_AIM OF THE EXERCISE_. Starting at the line that contains "output wire logic [$bits(frames_i.data)-1:0]", return every line down to the end of the records below, exactly as written.
--- DATA RECORDS ---
==> src/rtl/prg_pkg.sv <==
// Package with the shared types, constants and helpers of the PCM resampler.
`timescale 1ns / 1ps
`default_nettype none

package prg_pkg;

	// Field and register widths.
	localparam int SAMPLE_W   = 16;
	localparam int VOLUME_W   = 8;
	localparam int RATE_W     = 18;
	localparam int FADE_W     = 12;
	localparam int TOTAL_W    = 32;
	localparam int CFG_IDX_W  = 3;
	localparam int CFG_DATA_W = 32;

	// Phase accumulator width: holds an output rate plus one source rate.
	localparam int ACC_W = 19;

	// Shared multiply-divide unit widths.
	localparam int MAG_W  = SAMPLE_W + 1;
	localparam int MUL_W  = FADE_W;
	localparam int PROD_W = MAG_W + MUL_W;
	localparam int QUO_W  = MAG_W + 1;
	localparam int CNT_W  = $clog2(PROD_W);

	// Results per input word are bounded by the minimum rate clamp.
	localparam int MAX_RESULTS = 6;
	localparam int NRES_W      = 3;

	// Gain is given in percent.
	localparam logic [FADE_W-1:0] GAIN_DIV = 12'd100;

	// Saturation bounds of a 16-bit sample.
	localparam logic signed [QUO_W-1:0] SAT_MAX = 18'sd32767;
	localparam logic signed [QUO_W-1:0] SAT_MIN = -18'sd32768;

	// Register indexes.
	localparam logic [CFG_IDX_W-1:0] REG_SOURCE_RATE     = 3'd0;
	localparam logic [CFG_IDX_W-1:0] REG_MONO_INPUT      = 3'd1;
	localparam logic [CFG_IDX_W-1:0] REG_FADE_IN_ENABLE  = 3'd2;
	localparam logic [CFG_IDX_W-1:0] REG_FADE_OUT_ENABLE = 3'd3;
	localparam logic [CFG_IDX_W-1:0] REG_FADE_LENGTH     = 3'd4;
	localparam logic [CFG_IDX_W-1:0] REG_TOTAL_FRAMES    = 3'd5;

	// Register reset values.
	localparam logic [RATE_W-1:0] SOURCE_RATE_RST = 18'd44100;
	localparam logic [FADE_W-1:0] FADE_LENGTH_RST = 12'd1058;

	// Input word.
	typedef struct packed {
		logic signed [SAMPLE_W-1:0] left_sample;
		logic signed [SAMPLE_W-1:0] right_sample;
		logic [VOLUME_W-1:0]        volume_percent;
		logic                       start_of_pass;
	} prg_in_t;

	// Output word.
	typedef struct packed {
		logic signed [SAMPLE_W-1:0] out_left;
		logic signed [SAMPLE_W-1:0] out_right;
		logic                       last;
	} prg_out_t;

	// Configuration register file contents.
	typedef struct packed {
		logic [RATE_W-1:0]  source_rate;
		logic               mono_input;
		logic               fade_in_enable;
		logic               fade_out_enable;
		logic [FADE_W-1:0]  fade_length;
		logic [TOTAL_W-1:0] total_frames;
	} prg_cfg_t;

	// Request to the shared unit: sign(a) * (|a| * b / d), truncated toward zero.
	typedef struct packed {
		logic signed [SAMPLE_W-1:0] a;
		logic [MUL_W-1:0]           b;
		logic [FADE_W-1:0]          d;
	} prg_op_t;

	// Response of the shared unit.
	typedef struct packed {
		logic                    done;
		logic signed [QUO_W-1:0] q;
	} prg_res_t;

	// Sequencer states.
	typedef enum logic [3:0] {
		SEQ_IDLE,
		SEQ_GAIN,
		SEQ_GAIN_W,
		SEQ_CHECK,
		SEQ_POS1,
		SEQ_POS2,
		SEQ_FIN,
		SEQ_FIN_W,
		SEQ_FOUT,
		SEQ_FOUT_W,
		SEQ_EMIT,
		SEQ_DONE
	} prg_seq_state_t;

	// Shared unit states.
	typedef enum logic [1:0] {
		UNIT_IDLE,
		UNIT_MUL,
		UNIT_DIV,
		UNIT_DONE
	} prg_unit_state_t;

	// Clamp a quotient to the 16-bit sample range.
	function automatic logic signed [SAMPLE_W-1:0] sat16(input logic signed [QUO_W-1:0] v);
		logic signed [SAMPLE_W-1:0] r;
		if (v > SAT_MAX) begin
			r = SAT_MAX[SAMPLE_W-1:0];
		end else if (v < SAT_MIN) begin
			r = SAT_MIN[SAMPLE_W-1:0];
		end else begin
			r = v[SAMPLE_W-1:0];
		end
		return r;
	endfunction

endpackage

`default_nettype wire

==> src/rtl/prg_if.sv <==
// Handshake interfaces for the sample, frame and configuration channels.
`timescale 1ns / 1ps
`default_nettype none

// Input sample word channel.
interface prg_sample_if import prg_pkg::*; ();
	logic    valid;
	logic    ready;
	prg_in_t data;

	modport source (output valid, output data, input ready);
	modport sink (input valid, input data, output ready);
endinterface

// Output frame word channel.
interface prg_frame_if import prg_pkg::*; ();
	logic     valid;
	logic     ready;
	prg_out_t data;

	modport source (output valid, output data, input ready);
	modport sink (input valid, input data, output ready);
endinterface

// Configuration write channel.
interface prg_cfg_if import prg_pkg::*; ();
	logic                  valid;
	logic                  ready;
	logic [CFG_IDX_W-1:0]  index;
	logic [CFG_DATA_W-1:0] data;

	modport source (output valid, output index, output data, input ready);
	modport sink (input valid, input index, input data, output ready);
endinterface

`default_nettype wire

==> src/rtl/prg_muldiv.sv <==
// Shared multiply then divide unit: one product, then one quotient bit per cycle.
`timescale 1ns / 1ps
`default_nettype none

module prg_muldiv import prg_pkg::*; (
	input  wire logic     clk,
	input  wire logic     arst_n,
	input  wire logic     start,
	input  wire prg_op_t  op,
	output prg_res_t      res
);

	prg_unit_state_t   state_q, state_d;
	logic [CNT_W-1:0]  cnt_q;
	logic [MAG_W-1:0]  mag_q;
	logic              neg_q;
	logic [MUL_W-1:0]  b_q;
	logic [FADE_W-1:0] d_q;
	logic [PROD_W-1:0] dq_q;
	logic [FADE_W-1:0] rem_q;

	logic [MAG_W-1:0]  a_ext;
	logic [MAG_W-1:0]  a_mag;
	logic [FADE_W:0]   trial;
	logic [FADE_W:0]   diff;
	logic              fits;
	logic [QUO_W-1:0]  q_mag;

	// Magnitude of the signed operand, one bit wider so that -32768 fits.
	assign a_ext = {op.a[SAMPLE_W-1], op.a};
	assign a_mag = op.a[SAMPLE_W-1] ? (~a_ext + MAG_W'(1)) : a_ext;

	// One restoring division step.
	assign trial = {rem_q, dq_q[PROD_W-1]};
	assign diff  = trial - {1'b0, d_q};
	assign fits  = trial >= {1'b0, d_q};

	// Next state.
	always_comb begin
		state_d = state_q;
		unique case (state_q)
			UNIT_IDLE: if (start) state_d = UNIT_MUL;
			UNIT_MUL:  state_d = UNIT_DIV;
			UNIT_DIV:  if (cnt_q == '0) state_d = UNIT_DONE;
			UNIT_DONE: state_d = UNIT_IDLE;
		endcase
	end

	// Outputs: the quotient gets the sign of the operand back.
	always_comb begin
		q_mag    = {1'b0, dq_q[MAG_W-1:0]};
		res.done = (state_q == UNIT_DONE);
		res.q    = neg_q ? $signed(~q_mag + QUO_W'(1)) : $signed(q_mag);
	end

	// Control registers.
	always_ff @(posedge clk or negedge arst_n) begin
		if (!arst_n) begin
			state_q <= UNIT_IDLE;
			cnt_q   <= '0;
		end else begin
			state_q <= state_d;
			if (state_q == UNIT_MUL) begin
				cnt_q <= CNT_W'(PROD_W - 1);
			end else if (state_q == UNIT_DIV) begin
				cnt_q <= cnt_q - CNT_W'(1);
			end
		end
	end

	// Operand, product and remainder registers.
	always_ff @(posedge clk) begin
		unique case (state_q)
			UNIT_IDLE: begin
				if (start) begin
					mag_q <= a_mag;
					neg_q <= op.a[SAMPLE_W-1];
					b_q   <= op.b;
					d_q   <= op.d;
				end
			end
			UNIT_MUL: begin
				dq_q  <= PROD_W'(mag_q) * PROD_W'(b_q);
				rem_q <= '0;
			end
			UNIT_DIV: begin
				rem_q <= fits ? diff[FADE_W-1:0] : trial[FADE_W-1:0];
				dq_q  <= {dq_q[PROD_W-2:0], fits};
			end
			default: ;
		endcase
	end

endmodule

`default_nettype wire

==> src/rtl/prg_seq.sv <==
// Sequencer: phase accumulation, gain and fade steps, frame position bookkeeping.
`timescale 1ns / 1ps
`default_nettype none

module prg_seq import prg_pkg::*; #(
	parameter int OUTPUT_RATE      = 44100,
	parameter int FRAME_COUNT_BITS = 32
) (
	input  wire logic     clk,
	input  wire logic     arst_n,
	input  wire prg_cfg_t cfg,
	input  wire logic     in_valid,
	input  wire prg_in_t  in_word,
	output logic          in_ready,
	input  wire logic     slot_free,
	output logic          push,
	output prg_out_t      push_word
);

	localparam int POS_W = (FRAME_COUNT_BITS > TOTAL_W) ? FRAME_COUNT_BITS : TOTAL_W;
	localparam logic [ACC_W-1:0]  OUT_RATE_A = ACC_W'(OUTPUT_RATE);
	localparam logic [RATE_W-1:0] MIN_RATE   = RATE_W'((OUTPUT_RATE + 5) / 6);

	prg_seq_state_t state_q, state_d;

	logic [RATE_W-1:0]           phase_q;
	logic [FRAME_COUNT_BITS-1:0] count_q;
	logic [ACC_W-1:0]            acc_q;
	logic [RATE_W-1:0]           rate_q;
	logic [NRES_W-1:0]           n_q;
	logic                        ch_q;
	logic signed [SAMPLE_W-1:0]  l_in_q;
	logic signed [SAMPLE_W-1:0]  r_in_q;
	logic [VOLUME_W-1:0]         vol_q;
	logic signed [SAMPLE_W-1:0]  gain_q [2];
	logic signed [SAMPLE_W-1:0]  cur_q [2];
	logic                        fi_q;
	logic                        zero_q;
	logic                        fo_base_q;
	logic                        fo_q;
	logic [POS_W-1:0]            left_q;

	logic             op_start;
	prg_op_t          op_req;
	prg_res_t         op_res;

	logic             fade_ok;
	logic             fo_ok;
	logic [POS_W-1:0] pos_w;
	logic [POS_W-1:0] tot_w;
	logic [POS_W-1:0] len_w;
	logic [ACC_W-1:0] acc_step;
	logic             emit_last;
	logic             more;
	logic             fout_skip;

	prg_muldiv u_muldiv (
		.clk    (clk),
		.arst_n (arst_n),
		.start  (op_start),
		.op     (op_req),
		.res    (op_res)
	);

	// Frame position compares and the end-of-word test.
	assign fade_ok   = (cfg.fade_length != '0);
	assign fo_ok     = cfg.fade_out_enable && fade_ok && (cfg.total_frames != '0);
	assign pos_w     = POS_W'(count_q);
	assign tot_w     = POS_W'(cfg.total_frames);
	assign len_w     = POS_W'(cfg.fade_length);
	assign acc_step  = acc_q + ACC_W'(rate_q);
	assign emit_last = !((acc_step < OUT_RATE_A) && (n_q != NRES_W'(MAX_RESULTS - 1)));
	assign more      = (acc_q < OUT_RATE_A) && (n_q != NRES_W'(MAX_RESULTS));
	assign fout_skip = zero_q || !fo_q;

	// Next state.
	always_comb begin
		state_d = state_q;
		unique case (state_q)
			SEQ_IDLE:   if (in_valid) state_d = SEQ_GAIN;
			SEQ_GAIN:   state_d = SEQ_GAIN_W;
			SEQ_GAIN_W: if (op_res.done) state_d = ch_q ? SEQ_CHECK : SEQ_GAIN;
			SEQ_CHECK:  state_d = more ? SEQ_POS1 : SEQ_DONE;
			SEQ_POS1:   state_d = SEQ_POS2;
			SEQ_POS2:   state_d = SEQ_FIN;
			SEQ_FIN:    state_d = fi_q ? SEQ_FIN_W : SEQ_FOUT;
			SEQ_FIN_W:  if (op_res.done) state_d = SEQ_FOUT;
			SEQ_FOUT: begin
				if (fout_skip) state_d = ch_q ? SEQ_EMIT : SEQ_FIN;
				else state_d = SEQ_FOUT_W;
			end
			SEQ_FOUT_W: if (op_res.done) state_d = ch_q ? SEQ_EMIT : SEQ_FIN;
			SEQ_EMIT:   if (slot_free) state_d = SEQ_CHECK;
			SEQ_DONE:   state_d = SEQ_IDLE;
		endcase
	end

	// Outputs: handshakes and requests to the shared unit.
	always_comb begin
		in_ready  = 1'b0;
		op_start  = 1'b0;
		op_req    = '0;
		push      = 1'b0;
		push_word = '{out_left: cur_q[0], out_right: cur_q[1], last: emit_last};
		unique case (state_q)
			SEQ_IDLE: in_ready = 1'b1;
			SEQ_GAIN: begin
				op_start = 1'b1;
				op_req.a = ch_q ? r_in_q : l_in_q;
				op_req.b = MUL_W'(vol_q);
				op_req.d = GAIN_DIV;
			end
			SEQ_FIN: begin
				op_start = fi_q;
				op_req.a = cur_q[ch_q];
				op_req.b = count_q[MUL_W-1:0] + MUL_W'(1);
				op_req.d = cfg.fade_length;
			end
			SEQ_FOUT: begin
				op_start = !fout_skip;
				op_req.a = cur_q[ch_q];
				op_req.b = left_q[MUL_W-1:0];
				op_req.d = cfg.fade_length;
			end
			SEQ_EMIT: push = slot_free;
			default: ;
		endcase
	end

	// Persistent phase, frame counter and state.
	always_ff @(posedge clk or negedge arst_n) begin
		if (!arst_n) begin
			state_q <= SEQ_IDLE;
			phase_q <= '0;
			count_q <= '0;
		end else begin
			state_q <= state_d;
			if (state_q == SEQ_IDLE && in_valid && in_word.start_of_pass) begin
				count_q <= '0;
			end else if (state_q == SEQ_EMIT && slot_free) begin
				count_q <= count_q + FRAME_COUNT_BITS'(1);
			end
			if (state_q == SEQ_DONE) begin
				phase_q <= (acc_q >= OUT_RATE_A) ? RATE_W'(acc_q - OUT_RATE_A) : '0;
			end
		end
	end

	// Working registers of the word in progress.
	always_ff @(posedge clk) begin
		unique case (state_q)
			SEQ_IDLE: begin
				if (in_valid) begin
					l_in_q <= in_word.left_sample;
					r_in_q <= cfg.mono_input ? in_word.left_sample : in_word.right_sample;
					vol_q  <= in_word.volume_percent;
					rate_q <= (cfg.source_rate < MIN_RATE) ? MIN_RATE : cfg.source_rate;
					acc_q  <= in_word.start_of_pass ? '0 : ACC_W'(phase_q);
					n_q    <= '0;
					ch_q   <= 1'b0;
				end
			end
			SEQ_GAIN_W: begin
				if (op_res.done) begin
					gain_q[ch_q] <= sat16(op_res.q);
					ch_q         <= !ch_q;
				end
			end
			SEQ_POS1: begin
				fi_q      <= cfg.fade_in_enable && fade_ok && (pos_w < len_w);
				zero_q    <= fo_ok && (pos_w >= tot_w);
				fo_base_q <= fo_ok && (pos_w < tot_w);
				left_q    <= tot_w - pos_w - POS_W'(1);
				cur_q[0]  <= gain_q[0];
				cur_q[1]  <= gain_q[1];
				ch_q      <= 1'b0;
			end
			SEQ_POS2: begin
				// Inside the fade-out window exactly when the frames left are below the length.
				fo_q <= fo_base_q && (left_q < len_w);
			end
			SEQ_FIN_W: begin
				if (op_res.done) cur_q[ch_q] <= op_res.q[SAMPLE_W-1:0];
			end
			SEQ_FOUT: begin
				if (zero_q) cur_q[ch_q] <= '0;
				if (fout_skip) ch_q <= !ch_q;
			end
			SEQ_FOUT_W: begin
				if (op_res.done) begin
					cur_q[ch_q] <= op_res.q[SAMPLE_W-1:0];
					ch_q        <= !ch_q;
				end
			end
			SEQ_EMIT: begin
				if (slot_free) begin
					acc_q <= acc_step;
					n_q   <= n_q + NRES_W'(1);
				end
			end
			default: ;
		endcase
	end

endmodule

`default_nettype wire

==> src/rtl/pcm_resample_gain_fade_core.sv <==
// Top level of the nearest-neighbor PCM resampler with percent gain and linear fades.
`timescale 1ns / 1ps
`default_nettype none

// One input word (a mono or stereo 16-bit frame with a volume percent) yields zero to six
// stereo output words at OUTPUT_RATE, chosen by an exact integer phase accumulator that is
// kept across words and cleared by start_of_pass. All arithmetic runs through one shared
// multiply-divide unit that for each operation takes a start, forms one product, yields
// one quotient bit per cycle over 29 bits, and then signals done. Each input word passes
// through acceptance, the two gain operations and the phase update, and each output word
// adds its check, position and emit steps; every active fade adds one operation per channel
// per output word, and an emit waits while the output register holds an untaken word. The
// input is not ready while a word is in progress. Output words pass through a one-entry
// output register, so a waiting result does not hold up the next input word.
// Configuration writes are always accepted and take effect at once.
module pcm_resample_gain_fade_core import prg_pkg::*; #(
	parameter int OUTPUT_RATE      = 44100,
	parameter int FRAME_COUNT_BITS = 32
) (
	input wire logic    clk,
	input wire logic    arst_n,
	prg_sample_if.sink  samples,
	prg_frame_if.source frames,
	prg_cfg_if.sink     cfg
);

	prg_cfg_t cfg_q;
	logic     out_valid_q;
	prg_out_t out_data_q;
	logic     slot_free;
	logic     seq_push;
	prg_out_t seq_word;
	logic     seq_ready;

	// Configuration register file.
	assign cfg.ready = 1'b1;

	always_ff @(posedge clk or negedge arst_n) begin
		if (!arst_n) begin
			cfg_q.source_rate     <= SOURCE_RATE_RST;
			cfg_q.mono_input      <= 1'b0;
			cfg_q.fade_in_enable  <= 1'b0;
			cfg_q.fade_out_enable <= 1'b0;
			cfg_q.fade_length     <= FADE_LENGTH_RST;
			cfg_q.total_frames    <= '0;
		end else if (cfg.valid) begin
			unique case (cfg.index)
				REG_SOURCE_RATE:     cfg_q.source_rate <= cfg.data[RATE_W-1:0];
				REG_MONO_INPUT:      cfg_q.mono_input <= cfg.data[0];
				REG_FADE_IN_ENABLE:  cfg_q.fade_in_enable <= cfg.data[0];
				REG_FADE_OUT_ENABLE: cfg_q.fade_out_enable <= cfg.data[0];
				REG_FADE_LENGTH:     cfg_q.fade_length <= cfg.data[FADE_W-1:0];
				REG_TOTAL_FRAMES:    cfg_q.total_frames <= cfg.data[TOTAL_W-1:0];
				default: ;
			endcase
		end
	end

	// Sequencer with the shared arithmetic unit.
	prg_seq #(
		.OUTPUT_RATE      (OUTPUT_RATE),
		.FRAME_COUNT_BITS (FRAME_COUNT_BITS)
	) u_seq (
		.clk       (clk),
		.arst_n    (arst_n),
		.cfg       (cfg_q),
		.in_valid  (samples.valid),
		.in_word   (samples.data),
		.in_ready  (seq_ready),
		.slot_free (slot_free),
		.push      (seq_push),
		.push_word (seq_word)
	);

	assign samples.ready = seq_ready;

	// Output register: the slot is free when empty or when its word leaves this cycle.
	assign slot_free    = !out_valid_q || frames.ready;
	assign frames.valid = out_valid_q;
	assign frames.data  = out_data_q;

	always_ff @(posedge clk or negedge arst_n) begin
		if (!arst_n) begin
			out_valid_q <= 1'b0;
		end else if (seq_push) begin
			out_valid_q <= 1'b1;
		end else if (frames.ready) begin
			out_valid_q <= 1'b0;
		end
	end

	always_ff @(posedge clk) begin
		if (seq_push) out_data_q <= seq_word;
	end

	// A word is never pushed over one that is still waiting.
	assert property (@(posedge clk) disable iff (!arst_n)
		seq_push |-> (!out_valid_q || frames.ready))
		else $error("output word overwritten while waiting");

	// An accepted input word keeps the input closed on the next cycle.
	assert property (@(posedge clk) disable iff (!arst_n)
		(samples.valid && samples.ready) |=> !samples.ready)
		else $error("input reopened right after a word was accepted");

	// Results are only produced while no input word can be taken.
	assert property (@(posedge clk) disable iff (!arst_n)
		seq_push |-> !samples.ready)
		else $error("output word pushed while the input was open");

endmodule

`default_nettype wire
==> src/flat_wrapper.sv <==
// flat-port wrapper written by rule: the top's interface ports become plain ports
module pcm_resample_gain_fade_core_flat import prg_pkg::*;
#(
	parameter int OUTPUT_RATE      = 44100,
	parameter int FRAME_COUNT_BITS = 32
)
  (clk, arst_n, samples_valid, samples_data, samples_ready, frames_valid, frames_data, frames_ready, cfg_valid, cfg_index, cfg_data, cfg_ready);
  prg_sample_if samples_i ();
  prg_frame_if frames_i ();
  prg_cfg_if cfg_i ();
  input wire logic clk;
  input wire logic arst_n;
  input wire logic [$bits(samples_i.valid)-1:0] samples_valid;
  input wire logic [$bits(samples_i.data)-1:0] samples_data;
  output wire logic [$bits(samples_i.ready)-1:0] samples_ready;
  output wire logic [$bits(frames_i.valid)-1:0] frames_valid;
  output wire logic [$bits(frames_i.data)-1:0] frames_data;
  input wire logic [$bits(frames_i.ready)-1:0] frames_ready;
  input wire logic [$bits(cfg_i.valid)-1:0] cfg_valid;
  input wire logic [$bits(cfg_i.index)-1:0] cfg_index;
  input wire logic [$bits(cfg_i.data)-1:0] cfg_data;
  output wire logic [$bits(cfg_i.ready)-1:0] cfg_ready;
  assign samples_i.valid = samples_valid;
  assign samples_i.data = samples_data;
  assign samples_ready = samples_i.ready;
  assign frames_valid = frames_i.valid;
  assign frames_data = frames_i.data;
  assign frames_i.ready = frames_ready;
  assign cfg_i.valid = cfg_valid;
  assign cfg_i.index = cfg_index;
  assign cfg_i.data = cfg_data;
  assign cfg_ready = cfg_i.ready;
  pcm_resample_gain_fade_core #(.OUTPUT_RATE(OUTPUT_RATE), .FRAME_COUNT_BITS(FRAME_COUNT_BITS)) u_core (.clk(clk), .arst_n(arst_n), .samples(samples_i), .frames(frames_i), .cfg(cfg_i));
endmodule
---
_COMPLETED EXERCISE_.
  output wire logic [$bits(frames_i.data)-1:0] frames_data;
  input wire logic [$bits(frames_i.ready)-1:0] frames_ready;
  input wire logic [$bits(cfg_i.valid)-1:0] cfg_valid;
  input wire logic [$bits(cfg_i.index)-1:0] cfg_index;
  input wire logic [$bits(cfg_i.data)-1:0] cfg_data;
  output wire logic [$bits(cfg_i.ready)-1:0] cfg_ready;
  assign samples_i.valid = samples_valid;
  assign samples_i.data = samples_data;
  assign samples_ready = samples_i.ready;
  assign frames_valid = frames_i.valid;
  assign frames_data = frames_i.data;
  assign frames_i.ready = frames_ready;
  assign cfg_i.valid = cfg_valid;
  assign cfg_i.index = cfg_index;
  assign cfg_i.data = cfg_data;
  assign cfg_ready = cfg_i.ready;
  pcm_resample_gain_fade_core #(.OUTPUT_RATE(OUTPUT_RATE), .FRAME_COUNT_BITS(FRAME_COUNT_BITS)) u_core (.clk(clk), .arst_n(arst_n), .samples(samples_i), .frames(frames_i), .cfg(cfg_i));
endmodule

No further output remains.